(Beginning of Data excerpts)

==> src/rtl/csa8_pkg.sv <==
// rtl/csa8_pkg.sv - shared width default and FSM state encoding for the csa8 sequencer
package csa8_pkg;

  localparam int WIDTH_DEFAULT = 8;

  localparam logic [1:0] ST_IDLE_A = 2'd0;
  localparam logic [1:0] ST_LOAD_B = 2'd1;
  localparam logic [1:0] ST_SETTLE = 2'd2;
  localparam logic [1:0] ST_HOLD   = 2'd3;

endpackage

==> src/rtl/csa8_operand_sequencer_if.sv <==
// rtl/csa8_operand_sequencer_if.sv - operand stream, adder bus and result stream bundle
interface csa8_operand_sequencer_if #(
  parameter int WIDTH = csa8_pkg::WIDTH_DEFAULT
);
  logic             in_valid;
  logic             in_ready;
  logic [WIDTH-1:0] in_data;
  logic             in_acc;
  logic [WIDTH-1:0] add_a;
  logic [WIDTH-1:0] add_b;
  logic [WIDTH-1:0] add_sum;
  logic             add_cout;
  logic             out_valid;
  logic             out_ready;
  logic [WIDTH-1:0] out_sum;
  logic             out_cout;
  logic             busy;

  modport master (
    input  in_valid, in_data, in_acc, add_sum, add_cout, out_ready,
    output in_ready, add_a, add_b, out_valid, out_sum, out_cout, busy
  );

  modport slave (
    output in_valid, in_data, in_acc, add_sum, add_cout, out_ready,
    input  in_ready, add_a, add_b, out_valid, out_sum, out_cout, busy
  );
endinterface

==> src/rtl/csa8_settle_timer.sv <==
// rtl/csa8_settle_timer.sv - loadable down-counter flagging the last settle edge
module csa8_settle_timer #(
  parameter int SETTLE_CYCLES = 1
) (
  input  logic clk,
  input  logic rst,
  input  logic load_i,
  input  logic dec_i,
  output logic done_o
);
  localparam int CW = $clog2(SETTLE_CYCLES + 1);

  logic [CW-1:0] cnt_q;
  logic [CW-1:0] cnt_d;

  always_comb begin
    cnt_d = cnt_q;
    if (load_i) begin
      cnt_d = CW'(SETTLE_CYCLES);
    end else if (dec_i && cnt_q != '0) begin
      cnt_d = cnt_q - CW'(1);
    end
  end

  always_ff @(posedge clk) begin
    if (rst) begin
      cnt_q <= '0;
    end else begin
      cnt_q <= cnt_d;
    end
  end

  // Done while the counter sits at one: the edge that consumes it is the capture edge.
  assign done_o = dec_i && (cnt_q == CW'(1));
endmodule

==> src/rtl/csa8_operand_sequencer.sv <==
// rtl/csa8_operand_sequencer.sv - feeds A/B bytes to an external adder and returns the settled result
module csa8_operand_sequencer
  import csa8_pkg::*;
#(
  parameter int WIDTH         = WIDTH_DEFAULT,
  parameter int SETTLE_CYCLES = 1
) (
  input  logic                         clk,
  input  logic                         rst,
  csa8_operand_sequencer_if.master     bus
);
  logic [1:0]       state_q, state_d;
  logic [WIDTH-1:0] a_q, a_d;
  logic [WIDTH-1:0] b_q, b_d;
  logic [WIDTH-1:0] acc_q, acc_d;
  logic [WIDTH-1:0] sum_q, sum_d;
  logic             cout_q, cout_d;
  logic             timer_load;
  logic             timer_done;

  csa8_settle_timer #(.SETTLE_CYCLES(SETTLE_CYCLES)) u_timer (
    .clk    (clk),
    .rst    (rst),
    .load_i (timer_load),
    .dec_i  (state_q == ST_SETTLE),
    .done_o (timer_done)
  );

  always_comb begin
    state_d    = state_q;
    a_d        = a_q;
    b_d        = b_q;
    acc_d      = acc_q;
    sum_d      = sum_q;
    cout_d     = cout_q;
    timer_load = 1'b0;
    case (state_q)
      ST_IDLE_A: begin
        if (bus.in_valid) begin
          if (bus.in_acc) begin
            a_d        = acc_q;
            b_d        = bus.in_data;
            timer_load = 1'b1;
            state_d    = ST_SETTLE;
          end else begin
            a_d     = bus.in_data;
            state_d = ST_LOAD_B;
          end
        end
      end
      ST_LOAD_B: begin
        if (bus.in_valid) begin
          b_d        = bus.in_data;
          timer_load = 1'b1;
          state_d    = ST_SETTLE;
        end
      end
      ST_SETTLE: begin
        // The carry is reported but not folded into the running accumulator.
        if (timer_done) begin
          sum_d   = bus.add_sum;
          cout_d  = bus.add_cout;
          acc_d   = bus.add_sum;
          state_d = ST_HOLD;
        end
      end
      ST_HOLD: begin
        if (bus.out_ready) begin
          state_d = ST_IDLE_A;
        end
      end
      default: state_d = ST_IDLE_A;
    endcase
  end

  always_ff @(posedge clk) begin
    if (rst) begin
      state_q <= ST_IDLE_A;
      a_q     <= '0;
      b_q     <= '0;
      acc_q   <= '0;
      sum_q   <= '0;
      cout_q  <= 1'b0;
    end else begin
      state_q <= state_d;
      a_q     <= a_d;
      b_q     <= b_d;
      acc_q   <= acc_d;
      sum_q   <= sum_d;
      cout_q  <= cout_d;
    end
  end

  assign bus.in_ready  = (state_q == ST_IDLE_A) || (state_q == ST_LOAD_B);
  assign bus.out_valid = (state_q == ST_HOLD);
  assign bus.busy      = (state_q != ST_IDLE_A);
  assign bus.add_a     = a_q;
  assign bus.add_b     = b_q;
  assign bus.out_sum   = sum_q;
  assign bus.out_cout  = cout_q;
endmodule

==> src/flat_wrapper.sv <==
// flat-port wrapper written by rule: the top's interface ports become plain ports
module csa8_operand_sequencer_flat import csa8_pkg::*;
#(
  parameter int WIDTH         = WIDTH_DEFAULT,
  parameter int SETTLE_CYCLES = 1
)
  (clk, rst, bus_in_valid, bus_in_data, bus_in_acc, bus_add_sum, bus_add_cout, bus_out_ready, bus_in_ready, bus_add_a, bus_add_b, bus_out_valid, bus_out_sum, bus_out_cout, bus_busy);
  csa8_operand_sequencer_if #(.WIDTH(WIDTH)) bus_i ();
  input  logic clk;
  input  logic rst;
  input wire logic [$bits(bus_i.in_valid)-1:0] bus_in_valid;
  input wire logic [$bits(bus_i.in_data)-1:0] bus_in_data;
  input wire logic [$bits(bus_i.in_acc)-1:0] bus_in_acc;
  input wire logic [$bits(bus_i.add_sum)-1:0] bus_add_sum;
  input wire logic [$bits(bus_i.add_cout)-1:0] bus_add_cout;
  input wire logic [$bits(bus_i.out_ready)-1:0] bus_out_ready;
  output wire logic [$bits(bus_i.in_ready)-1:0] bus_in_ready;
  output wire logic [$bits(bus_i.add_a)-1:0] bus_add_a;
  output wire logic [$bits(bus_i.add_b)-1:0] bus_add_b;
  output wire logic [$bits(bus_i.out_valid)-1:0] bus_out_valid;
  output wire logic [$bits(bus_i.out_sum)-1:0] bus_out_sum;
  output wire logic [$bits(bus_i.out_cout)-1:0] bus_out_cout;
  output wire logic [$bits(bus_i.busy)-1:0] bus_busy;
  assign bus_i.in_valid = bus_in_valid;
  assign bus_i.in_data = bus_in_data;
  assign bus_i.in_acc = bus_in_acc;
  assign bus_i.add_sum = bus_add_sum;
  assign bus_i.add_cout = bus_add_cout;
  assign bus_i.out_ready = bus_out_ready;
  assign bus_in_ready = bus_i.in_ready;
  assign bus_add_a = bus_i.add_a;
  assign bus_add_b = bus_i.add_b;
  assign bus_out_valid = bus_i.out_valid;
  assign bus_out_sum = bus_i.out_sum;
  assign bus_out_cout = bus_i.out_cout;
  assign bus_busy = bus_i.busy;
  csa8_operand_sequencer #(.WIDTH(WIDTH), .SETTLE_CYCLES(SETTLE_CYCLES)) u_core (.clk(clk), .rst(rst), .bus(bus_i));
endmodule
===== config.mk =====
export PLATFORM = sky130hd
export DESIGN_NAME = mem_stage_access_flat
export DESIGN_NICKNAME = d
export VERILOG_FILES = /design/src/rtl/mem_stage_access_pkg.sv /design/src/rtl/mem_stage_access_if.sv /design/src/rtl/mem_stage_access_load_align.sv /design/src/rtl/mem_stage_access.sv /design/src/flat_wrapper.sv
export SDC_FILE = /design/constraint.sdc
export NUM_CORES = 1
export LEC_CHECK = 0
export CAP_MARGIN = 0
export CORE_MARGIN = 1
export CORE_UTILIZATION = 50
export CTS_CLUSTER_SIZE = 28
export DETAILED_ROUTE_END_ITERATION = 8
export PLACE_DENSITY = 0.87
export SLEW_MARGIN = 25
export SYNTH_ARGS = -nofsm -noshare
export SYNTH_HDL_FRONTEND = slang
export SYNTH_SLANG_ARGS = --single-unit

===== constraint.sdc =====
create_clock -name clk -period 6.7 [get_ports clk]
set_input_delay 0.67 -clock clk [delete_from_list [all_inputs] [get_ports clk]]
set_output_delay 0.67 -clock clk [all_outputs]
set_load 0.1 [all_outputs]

(End of Data excerpts)

• What to work on:
Would you print, exactly as written, every line above from the one holding "logic [WIDTH-1:0] out_sum;" through the one holding "cnt_d = cnt_q - CW'(1);", with both included and no other lines?

• Exercise solution:
  logic [WIDTH-1:0] out_sum;
  logic             out_cout;
  logic             busy;

  modport master (
    input  in_valid, in_data, in_acc, add_sum, add_cout, out_ready,
    output in_ready, add_a, add_b, out_valid, out_sum, out_cout, busy
  );

  modport slave (
    output in_valid, in_data, in_acc, add_sum, add_cout, out_ready,
    input  in_ready, add_a, add_b, out_valid, out_sum, out_cout, busy
  );
endinterface

==> src/rtl/csa8_settle_timer.sv <==
// rtl/csa8_settle_timer.sv - loadable down-counter flagging the last settle edge
module csa8_settle_timer #(
  parameter int SETTLE_CYCLES = 1
) (
  input  logic clk,
  input  logic rst,
  input  logic load_i,
  input  logic dec_i,
  output logic done_o
);
  localparam int CW = $clog2(SETTLE_CYCLES + 1);

  logic [CW-1:0] cnt_q;
  logic [CW-1:0] cnt_d;

  always_comb begin
    cnt_d = cnt_q;
    if (load_i) begin
      cnt_d = CW'(SETTLE_CYCLES);
    end else if (dec_i && cnt_q != '0) begin
      cnt_d = cnt_q - CW'(1);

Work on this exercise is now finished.